§ **Working data**

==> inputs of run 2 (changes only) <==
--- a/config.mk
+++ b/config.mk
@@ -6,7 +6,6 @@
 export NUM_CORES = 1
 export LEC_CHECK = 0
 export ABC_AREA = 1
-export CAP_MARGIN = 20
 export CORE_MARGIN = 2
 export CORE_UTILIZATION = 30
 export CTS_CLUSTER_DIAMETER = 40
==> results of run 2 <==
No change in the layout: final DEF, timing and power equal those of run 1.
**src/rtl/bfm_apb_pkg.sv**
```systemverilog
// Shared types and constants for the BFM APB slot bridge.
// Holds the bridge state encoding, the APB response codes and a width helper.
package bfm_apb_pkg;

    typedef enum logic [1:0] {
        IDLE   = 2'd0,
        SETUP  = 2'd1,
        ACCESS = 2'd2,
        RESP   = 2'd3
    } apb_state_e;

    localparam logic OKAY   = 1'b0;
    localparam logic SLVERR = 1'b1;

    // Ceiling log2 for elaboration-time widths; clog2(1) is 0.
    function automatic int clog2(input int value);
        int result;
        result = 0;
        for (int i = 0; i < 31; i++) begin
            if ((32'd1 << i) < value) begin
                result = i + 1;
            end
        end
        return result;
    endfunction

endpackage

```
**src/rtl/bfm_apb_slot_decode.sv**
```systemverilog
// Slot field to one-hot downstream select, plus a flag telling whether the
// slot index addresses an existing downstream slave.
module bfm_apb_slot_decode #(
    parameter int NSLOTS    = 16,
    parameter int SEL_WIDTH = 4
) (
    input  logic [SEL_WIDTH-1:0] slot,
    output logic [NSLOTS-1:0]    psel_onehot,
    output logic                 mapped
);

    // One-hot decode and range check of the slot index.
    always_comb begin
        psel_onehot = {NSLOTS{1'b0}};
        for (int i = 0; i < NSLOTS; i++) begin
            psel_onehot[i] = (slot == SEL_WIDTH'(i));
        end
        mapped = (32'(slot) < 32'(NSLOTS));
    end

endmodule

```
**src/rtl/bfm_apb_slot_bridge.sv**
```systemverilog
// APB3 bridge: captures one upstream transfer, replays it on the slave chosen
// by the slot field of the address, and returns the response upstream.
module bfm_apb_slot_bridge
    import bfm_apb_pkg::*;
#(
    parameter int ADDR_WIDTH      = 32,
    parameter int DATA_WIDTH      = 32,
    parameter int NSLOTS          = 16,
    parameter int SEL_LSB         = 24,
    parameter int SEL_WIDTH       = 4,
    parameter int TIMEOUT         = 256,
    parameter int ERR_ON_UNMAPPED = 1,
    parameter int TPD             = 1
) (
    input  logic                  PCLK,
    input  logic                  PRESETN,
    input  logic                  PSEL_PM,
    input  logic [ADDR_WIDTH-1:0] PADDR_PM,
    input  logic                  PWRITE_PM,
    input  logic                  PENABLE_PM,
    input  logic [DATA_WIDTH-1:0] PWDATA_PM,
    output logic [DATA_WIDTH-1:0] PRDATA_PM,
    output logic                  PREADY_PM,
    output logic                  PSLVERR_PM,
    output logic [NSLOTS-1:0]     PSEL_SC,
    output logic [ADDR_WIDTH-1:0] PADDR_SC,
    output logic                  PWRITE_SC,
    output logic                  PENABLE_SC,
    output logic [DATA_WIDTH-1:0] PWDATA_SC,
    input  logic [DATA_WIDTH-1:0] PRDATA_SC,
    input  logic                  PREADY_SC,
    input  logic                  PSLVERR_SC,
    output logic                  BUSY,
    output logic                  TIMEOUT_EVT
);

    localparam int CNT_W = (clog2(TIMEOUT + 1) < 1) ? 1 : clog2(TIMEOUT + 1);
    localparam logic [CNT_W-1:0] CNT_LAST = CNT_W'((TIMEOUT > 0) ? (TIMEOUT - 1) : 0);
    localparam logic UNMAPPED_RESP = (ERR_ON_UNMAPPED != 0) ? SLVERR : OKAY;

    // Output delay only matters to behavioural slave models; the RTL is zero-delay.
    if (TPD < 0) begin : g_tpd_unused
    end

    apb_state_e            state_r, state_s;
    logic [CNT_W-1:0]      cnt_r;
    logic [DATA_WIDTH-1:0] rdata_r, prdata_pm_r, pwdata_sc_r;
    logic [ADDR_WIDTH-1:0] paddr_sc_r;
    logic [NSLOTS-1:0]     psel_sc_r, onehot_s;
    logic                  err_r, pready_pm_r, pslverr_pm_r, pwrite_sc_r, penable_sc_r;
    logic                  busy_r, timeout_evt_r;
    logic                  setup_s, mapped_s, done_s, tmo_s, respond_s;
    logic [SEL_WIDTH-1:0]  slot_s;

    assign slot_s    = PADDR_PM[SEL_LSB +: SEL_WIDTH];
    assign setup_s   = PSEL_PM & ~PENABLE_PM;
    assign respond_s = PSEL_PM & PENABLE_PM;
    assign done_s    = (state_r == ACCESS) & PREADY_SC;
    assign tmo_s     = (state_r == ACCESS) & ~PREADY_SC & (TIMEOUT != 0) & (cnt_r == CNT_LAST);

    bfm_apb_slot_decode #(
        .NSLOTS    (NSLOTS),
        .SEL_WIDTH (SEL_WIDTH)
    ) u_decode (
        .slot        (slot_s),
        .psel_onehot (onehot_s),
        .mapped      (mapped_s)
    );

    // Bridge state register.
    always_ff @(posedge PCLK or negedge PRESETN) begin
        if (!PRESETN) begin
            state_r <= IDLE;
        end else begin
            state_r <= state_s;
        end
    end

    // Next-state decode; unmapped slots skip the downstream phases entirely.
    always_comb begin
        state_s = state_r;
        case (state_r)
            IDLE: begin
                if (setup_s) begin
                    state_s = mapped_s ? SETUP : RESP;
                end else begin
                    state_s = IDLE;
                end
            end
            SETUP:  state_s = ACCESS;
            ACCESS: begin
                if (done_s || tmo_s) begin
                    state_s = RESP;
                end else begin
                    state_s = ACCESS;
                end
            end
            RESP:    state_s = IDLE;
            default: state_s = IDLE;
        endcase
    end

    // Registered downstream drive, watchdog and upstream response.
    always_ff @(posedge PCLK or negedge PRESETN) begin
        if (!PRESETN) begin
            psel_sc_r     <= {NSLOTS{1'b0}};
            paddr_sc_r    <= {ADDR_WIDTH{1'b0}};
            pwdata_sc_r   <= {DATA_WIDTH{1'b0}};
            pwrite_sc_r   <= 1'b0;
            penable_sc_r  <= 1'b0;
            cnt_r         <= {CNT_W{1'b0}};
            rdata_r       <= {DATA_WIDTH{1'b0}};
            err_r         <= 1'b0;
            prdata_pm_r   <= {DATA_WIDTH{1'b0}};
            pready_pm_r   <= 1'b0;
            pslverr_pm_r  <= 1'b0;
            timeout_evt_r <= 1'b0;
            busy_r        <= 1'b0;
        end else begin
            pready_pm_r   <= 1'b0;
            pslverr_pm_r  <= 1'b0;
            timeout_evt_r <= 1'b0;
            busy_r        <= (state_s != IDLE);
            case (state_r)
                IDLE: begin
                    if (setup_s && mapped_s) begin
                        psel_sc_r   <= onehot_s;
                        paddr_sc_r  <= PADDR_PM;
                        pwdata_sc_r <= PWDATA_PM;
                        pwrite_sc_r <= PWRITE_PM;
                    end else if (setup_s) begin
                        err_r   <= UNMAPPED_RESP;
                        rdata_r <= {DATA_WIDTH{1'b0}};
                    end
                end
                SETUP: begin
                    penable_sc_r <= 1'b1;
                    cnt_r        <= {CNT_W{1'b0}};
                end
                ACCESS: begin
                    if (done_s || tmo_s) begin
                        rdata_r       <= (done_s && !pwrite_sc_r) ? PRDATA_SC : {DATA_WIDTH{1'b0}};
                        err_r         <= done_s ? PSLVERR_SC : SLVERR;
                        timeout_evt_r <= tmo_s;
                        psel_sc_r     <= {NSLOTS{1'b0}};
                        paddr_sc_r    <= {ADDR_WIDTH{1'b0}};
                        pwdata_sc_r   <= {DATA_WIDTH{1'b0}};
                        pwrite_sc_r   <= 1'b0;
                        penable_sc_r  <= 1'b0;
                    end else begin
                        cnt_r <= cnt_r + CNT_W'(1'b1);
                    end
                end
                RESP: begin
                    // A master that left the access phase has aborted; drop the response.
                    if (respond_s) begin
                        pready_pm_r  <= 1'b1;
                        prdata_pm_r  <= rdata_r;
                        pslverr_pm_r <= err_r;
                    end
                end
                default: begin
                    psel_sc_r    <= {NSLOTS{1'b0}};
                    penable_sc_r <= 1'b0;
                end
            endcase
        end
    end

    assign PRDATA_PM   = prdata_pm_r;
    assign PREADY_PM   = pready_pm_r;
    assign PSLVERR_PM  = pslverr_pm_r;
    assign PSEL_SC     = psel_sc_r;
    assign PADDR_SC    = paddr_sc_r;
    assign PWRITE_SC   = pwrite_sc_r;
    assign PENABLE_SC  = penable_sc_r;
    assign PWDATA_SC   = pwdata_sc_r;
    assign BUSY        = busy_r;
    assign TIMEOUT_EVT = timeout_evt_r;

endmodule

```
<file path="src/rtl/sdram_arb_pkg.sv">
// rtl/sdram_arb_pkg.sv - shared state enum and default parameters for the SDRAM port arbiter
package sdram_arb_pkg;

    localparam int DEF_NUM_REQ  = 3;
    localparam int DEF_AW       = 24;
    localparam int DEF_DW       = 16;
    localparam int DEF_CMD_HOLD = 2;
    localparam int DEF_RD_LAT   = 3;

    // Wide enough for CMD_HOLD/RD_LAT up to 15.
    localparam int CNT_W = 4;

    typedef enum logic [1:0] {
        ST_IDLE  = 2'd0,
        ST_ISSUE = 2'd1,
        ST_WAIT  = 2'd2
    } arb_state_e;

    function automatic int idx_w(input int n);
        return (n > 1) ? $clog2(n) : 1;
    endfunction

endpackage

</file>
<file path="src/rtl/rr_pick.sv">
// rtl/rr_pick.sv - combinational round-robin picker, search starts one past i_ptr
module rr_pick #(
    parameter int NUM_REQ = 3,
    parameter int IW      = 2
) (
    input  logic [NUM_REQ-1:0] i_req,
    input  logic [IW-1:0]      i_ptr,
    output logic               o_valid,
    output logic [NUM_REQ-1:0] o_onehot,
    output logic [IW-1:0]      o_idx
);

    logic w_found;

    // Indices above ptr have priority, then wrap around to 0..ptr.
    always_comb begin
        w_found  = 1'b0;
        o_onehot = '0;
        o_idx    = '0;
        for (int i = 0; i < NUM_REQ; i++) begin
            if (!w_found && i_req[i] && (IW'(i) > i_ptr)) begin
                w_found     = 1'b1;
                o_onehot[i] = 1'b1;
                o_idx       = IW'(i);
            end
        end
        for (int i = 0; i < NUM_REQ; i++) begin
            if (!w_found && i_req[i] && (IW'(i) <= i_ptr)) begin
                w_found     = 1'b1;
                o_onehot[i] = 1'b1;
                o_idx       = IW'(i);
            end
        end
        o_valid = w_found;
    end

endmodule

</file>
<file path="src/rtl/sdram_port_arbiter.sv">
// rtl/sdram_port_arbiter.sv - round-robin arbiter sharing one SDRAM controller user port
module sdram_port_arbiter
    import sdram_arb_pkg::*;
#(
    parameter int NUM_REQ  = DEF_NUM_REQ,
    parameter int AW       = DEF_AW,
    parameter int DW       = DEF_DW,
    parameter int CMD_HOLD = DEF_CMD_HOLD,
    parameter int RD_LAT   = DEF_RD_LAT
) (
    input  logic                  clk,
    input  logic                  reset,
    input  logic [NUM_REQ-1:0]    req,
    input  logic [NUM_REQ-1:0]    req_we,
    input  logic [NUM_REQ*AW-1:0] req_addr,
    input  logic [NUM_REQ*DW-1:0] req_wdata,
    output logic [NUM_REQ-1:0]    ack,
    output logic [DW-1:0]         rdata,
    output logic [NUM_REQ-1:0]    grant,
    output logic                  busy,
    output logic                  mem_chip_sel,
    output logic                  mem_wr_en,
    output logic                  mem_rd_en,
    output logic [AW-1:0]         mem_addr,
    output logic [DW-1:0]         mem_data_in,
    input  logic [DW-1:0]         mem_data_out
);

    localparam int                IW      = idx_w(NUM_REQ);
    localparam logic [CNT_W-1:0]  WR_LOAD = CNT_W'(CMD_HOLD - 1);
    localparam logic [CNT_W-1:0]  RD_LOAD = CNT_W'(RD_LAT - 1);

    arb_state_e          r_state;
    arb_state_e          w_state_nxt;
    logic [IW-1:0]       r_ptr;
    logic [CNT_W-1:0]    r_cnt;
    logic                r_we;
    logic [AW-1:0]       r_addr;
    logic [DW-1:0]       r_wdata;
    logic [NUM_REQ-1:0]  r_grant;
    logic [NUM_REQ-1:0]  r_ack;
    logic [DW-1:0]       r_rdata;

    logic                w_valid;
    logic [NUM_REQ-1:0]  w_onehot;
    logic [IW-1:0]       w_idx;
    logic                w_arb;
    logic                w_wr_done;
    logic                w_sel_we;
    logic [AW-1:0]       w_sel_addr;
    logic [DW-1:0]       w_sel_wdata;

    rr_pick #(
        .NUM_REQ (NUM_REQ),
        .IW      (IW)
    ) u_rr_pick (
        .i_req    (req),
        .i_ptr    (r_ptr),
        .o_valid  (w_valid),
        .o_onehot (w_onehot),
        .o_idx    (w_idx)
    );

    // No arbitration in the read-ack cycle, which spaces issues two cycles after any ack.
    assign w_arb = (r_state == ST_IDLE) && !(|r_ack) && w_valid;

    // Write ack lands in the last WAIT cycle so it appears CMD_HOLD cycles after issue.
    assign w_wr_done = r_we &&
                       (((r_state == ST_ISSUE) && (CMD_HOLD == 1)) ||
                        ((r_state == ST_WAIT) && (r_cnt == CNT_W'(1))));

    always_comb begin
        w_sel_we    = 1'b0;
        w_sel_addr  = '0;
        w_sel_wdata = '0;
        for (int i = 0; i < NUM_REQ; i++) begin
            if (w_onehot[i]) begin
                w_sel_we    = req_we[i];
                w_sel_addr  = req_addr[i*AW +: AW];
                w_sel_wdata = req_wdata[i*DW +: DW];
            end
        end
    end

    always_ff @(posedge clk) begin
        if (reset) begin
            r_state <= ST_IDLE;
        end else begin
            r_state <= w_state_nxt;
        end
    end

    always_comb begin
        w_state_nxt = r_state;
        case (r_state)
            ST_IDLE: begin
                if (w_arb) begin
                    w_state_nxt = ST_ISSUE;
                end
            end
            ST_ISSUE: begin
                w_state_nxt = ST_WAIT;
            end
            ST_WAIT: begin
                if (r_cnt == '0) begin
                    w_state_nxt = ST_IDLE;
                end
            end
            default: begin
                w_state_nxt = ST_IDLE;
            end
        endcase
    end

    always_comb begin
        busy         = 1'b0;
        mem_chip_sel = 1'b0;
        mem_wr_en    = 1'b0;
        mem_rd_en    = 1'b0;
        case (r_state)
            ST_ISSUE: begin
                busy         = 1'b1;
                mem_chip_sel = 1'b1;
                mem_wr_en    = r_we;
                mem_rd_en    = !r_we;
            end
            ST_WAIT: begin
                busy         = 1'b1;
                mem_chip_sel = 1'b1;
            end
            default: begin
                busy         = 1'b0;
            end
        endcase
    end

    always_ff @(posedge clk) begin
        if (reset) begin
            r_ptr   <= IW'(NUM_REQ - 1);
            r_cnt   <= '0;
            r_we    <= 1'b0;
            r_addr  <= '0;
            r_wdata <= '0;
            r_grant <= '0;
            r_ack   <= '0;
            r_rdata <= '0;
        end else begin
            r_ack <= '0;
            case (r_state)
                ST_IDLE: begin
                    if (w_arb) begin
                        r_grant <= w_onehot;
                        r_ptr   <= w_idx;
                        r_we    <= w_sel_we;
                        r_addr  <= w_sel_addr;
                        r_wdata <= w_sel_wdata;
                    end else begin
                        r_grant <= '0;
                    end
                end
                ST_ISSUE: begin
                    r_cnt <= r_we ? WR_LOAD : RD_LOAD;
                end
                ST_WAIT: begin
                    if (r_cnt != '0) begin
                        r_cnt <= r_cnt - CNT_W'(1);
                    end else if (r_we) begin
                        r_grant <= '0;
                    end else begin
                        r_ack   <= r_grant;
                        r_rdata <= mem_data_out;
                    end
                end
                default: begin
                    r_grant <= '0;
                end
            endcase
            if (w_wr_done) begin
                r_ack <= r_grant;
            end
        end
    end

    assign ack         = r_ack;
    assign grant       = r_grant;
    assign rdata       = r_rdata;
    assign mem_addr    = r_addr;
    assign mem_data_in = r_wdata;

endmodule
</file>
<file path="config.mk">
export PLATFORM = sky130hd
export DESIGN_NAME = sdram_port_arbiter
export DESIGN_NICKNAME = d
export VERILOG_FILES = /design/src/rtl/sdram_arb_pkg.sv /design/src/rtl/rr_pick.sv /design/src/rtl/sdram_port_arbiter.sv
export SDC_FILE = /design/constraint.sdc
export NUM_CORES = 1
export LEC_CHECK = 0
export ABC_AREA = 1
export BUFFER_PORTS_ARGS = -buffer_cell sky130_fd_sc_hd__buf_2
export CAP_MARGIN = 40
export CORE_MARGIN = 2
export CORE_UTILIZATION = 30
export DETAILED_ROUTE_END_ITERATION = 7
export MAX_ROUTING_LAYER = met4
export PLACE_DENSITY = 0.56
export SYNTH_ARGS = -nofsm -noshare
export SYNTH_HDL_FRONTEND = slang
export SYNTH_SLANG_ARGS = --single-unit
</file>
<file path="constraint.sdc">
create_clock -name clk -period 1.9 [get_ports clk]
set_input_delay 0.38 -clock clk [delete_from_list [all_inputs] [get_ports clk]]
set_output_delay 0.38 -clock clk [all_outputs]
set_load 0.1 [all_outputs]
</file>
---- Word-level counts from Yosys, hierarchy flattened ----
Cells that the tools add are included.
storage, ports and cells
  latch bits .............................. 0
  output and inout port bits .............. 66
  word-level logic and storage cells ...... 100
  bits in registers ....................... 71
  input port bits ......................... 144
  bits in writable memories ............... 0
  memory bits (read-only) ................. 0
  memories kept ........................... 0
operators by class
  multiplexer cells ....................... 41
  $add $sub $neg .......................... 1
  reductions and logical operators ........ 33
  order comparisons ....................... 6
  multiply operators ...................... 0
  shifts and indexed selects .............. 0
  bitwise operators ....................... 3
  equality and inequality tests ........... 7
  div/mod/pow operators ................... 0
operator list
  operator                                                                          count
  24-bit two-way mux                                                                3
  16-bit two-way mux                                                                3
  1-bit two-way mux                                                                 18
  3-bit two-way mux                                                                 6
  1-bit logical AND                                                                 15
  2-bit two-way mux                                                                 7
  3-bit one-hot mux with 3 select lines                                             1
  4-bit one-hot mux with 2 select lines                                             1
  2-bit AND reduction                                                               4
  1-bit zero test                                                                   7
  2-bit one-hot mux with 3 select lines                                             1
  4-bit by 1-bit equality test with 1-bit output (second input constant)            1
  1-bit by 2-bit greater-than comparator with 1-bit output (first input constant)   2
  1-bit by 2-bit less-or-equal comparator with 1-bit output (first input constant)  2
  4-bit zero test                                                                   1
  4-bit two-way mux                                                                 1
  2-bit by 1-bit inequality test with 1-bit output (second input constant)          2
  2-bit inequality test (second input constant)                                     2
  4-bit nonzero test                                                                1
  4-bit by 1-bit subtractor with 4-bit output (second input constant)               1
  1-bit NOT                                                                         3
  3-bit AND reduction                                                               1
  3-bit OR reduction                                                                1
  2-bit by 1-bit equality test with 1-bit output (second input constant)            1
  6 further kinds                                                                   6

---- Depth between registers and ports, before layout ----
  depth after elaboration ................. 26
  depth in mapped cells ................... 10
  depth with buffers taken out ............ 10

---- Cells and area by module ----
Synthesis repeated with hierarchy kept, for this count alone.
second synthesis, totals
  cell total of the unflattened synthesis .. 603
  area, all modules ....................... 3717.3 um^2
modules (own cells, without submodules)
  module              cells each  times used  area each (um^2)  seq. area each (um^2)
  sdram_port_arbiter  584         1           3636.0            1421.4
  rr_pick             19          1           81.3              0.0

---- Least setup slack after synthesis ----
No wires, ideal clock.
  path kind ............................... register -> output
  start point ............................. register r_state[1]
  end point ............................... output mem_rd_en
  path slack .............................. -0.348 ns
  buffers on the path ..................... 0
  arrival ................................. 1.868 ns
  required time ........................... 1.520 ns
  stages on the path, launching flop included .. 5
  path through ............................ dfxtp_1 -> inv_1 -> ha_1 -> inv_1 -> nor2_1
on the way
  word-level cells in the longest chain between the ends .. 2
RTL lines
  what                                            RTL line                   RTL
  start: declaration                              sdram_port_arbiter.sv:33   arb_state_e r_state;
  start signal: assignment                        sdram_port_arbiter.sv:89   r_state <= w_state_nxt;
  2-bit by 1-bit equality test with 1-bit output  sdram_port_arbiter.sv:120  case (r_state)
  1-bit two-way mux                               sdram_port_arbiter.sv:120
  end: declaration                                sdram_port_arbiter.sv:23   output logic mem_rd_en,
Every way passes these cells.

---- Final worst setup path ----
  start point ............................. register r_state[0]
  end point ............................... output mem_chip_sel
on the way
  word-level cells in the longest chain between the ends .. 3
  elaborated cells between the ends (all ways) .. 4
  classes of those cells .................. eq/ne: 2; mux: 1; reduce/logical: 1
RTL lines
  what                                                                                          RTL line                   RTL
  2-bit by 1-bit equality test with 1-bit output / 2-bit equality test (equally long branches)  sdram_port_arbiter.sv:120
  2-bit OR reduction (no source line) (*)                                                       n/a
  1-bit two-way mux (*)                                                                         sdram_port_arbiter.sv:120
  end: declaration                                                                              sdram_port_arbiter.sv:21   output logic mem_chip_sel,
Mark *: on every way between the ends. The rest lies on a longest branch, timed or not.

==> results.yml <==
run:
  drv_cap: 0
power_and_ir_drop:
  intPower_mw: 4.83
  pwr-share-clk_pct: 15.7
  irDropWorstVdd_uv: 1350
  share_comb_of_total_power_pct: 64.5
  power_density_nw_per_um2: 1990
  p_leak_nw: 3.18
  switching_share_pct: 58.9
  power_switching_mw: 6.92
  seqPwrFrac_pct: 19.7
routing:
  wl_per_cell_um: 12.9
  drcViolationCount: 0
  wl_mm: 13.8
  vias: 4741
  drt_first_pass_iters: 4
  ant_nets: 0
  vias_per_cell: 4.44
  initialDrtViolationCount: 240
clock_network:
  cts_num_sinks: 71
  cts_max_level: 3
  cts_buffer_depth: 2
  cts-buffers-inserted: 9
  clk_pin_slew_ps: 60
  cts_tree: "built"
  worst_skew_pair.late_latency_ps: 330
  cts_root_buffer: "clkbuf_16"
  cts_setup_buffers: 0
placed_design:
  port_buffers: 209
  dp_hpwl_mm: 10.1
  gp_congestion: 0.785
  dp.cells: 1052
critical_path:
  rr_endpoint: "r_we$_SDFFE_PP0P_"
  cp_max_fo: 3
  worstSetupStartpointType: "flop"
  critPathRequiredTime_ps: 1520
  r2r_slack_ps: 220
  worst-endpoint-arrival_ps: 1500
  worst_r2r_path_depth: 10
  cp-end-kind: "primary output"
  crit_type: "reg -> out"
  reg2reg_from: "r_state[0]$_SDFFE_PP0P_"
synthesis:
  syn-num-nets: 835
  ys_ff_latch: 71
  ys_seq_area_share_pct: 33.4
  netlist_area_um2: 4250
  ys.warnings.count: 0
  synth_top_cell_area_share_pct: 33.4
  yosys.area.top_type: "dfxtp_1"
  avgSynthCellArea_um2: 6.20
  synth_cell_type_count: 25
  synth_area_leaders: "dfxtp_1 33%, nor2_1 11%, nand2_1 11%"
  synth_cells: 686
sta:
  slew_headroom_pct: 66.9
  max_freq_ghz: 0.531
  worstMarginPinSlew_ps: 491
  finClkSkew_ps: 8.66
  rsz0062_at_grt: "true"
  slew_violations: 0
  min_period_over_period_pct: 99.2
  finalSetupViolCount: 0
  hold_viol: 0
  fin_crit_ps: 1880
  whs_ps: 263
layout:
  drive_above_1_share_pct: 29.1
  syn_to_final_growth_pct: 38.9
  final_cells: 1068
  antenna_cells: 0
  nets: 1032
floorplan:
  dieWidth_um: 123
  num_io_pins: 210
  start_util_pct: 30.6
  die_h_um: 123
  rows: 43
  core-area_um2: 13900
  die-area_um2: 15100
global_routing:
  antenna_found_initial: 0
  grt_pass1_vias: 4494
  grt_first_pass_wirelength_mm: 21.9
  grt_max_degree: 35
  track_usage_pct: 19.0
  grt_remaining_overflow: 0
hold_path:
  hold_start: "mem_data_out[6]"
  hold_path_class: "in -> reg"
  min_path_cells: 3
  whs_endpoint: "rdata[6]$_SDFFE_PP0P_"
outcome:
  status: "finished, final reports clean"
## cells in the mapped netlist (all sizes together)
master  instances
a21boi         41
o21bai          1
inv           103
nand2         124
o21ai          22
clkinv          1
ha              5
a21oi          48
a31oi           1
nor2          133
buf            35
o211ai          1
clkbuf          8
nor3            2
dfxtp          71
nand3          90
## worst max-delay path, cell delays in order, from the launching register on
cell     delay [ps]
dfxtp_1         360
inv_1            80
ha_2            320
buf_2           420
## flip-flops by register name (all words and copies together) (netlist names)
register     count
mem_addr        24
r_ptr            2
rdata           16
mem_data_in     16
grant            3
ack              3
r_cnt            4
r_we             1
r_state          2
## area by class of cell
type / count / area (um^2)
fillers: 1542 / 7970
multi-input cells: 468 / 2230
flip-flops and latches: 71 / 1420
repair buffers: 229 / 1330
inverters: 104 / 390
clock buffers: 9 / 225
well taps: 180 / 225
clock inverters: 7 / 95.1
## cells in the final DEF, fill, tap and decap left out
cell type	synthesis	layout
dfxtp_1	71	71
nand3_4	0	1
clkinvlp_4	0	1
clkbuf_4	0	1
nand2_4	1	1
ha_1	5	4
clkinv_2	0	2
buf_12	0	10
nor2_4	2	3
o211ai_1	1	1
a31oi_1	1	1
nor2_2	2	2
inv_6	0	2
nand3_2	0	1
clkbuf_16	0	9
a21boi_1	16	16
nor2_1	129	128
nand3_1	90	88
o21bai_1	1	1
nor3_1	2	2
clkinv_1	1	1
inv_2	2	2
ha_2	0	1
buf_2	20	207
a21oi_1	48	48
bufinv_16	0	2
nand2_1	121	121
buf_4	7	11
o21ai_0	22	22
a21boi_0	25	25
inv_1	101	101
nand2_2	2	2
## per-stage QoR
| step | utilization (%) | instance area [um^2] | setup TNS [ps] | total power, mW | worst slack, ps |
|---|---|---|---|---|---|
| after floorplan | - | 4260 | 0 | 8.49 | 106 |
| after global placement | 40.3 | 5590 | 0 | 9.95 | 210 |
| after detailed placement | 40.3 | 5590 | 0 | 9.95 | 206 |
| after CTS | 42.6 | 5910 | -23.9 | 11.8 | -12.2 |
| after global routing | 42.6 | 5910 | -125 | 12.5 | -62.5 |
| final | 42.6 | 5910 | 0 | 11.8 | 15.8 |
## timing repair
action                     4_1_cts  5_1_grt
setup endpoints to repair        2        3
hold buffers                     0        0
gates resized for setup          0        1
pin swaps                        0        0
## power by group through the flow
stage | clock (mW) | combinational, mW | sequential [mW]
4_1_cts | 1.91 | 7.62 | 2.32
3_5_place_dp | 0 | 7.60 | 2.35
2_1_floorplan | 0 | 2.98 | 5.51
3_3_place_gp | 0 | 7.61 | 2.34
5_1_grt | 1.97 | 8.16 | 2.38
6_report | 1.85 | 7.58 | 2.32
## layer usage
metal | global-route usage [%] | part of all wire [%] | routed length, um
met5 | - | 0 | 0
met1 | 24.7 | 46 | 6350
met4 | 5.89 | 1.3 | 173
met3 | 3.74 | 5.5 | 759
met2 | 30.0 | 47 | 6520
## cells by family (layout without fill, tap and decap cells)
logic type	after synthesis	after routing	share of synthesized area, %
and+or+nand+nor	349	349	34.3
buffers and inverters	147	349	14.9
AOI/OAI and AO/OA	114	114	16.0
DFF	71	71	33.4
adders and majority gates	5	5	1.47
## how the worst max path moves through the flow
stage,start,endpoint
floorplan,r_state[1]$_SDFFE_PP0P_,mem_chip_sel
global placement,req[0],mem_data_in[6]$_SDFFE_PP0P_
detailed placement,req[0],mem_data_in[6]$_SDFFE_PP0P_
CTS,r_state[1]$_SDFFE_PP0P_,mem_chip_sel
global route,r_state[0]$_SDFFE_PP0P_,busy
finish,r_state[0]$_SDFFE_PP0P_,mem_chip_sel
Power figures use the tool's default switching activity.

§ **Task details**
Go through the listing, find each line with the word "elaboration", and copy it.

§ **Task answer**
    // Ceiling log2 for elaboration-time widths; clog2(1) is 0.
  depth after elaboration ................. 26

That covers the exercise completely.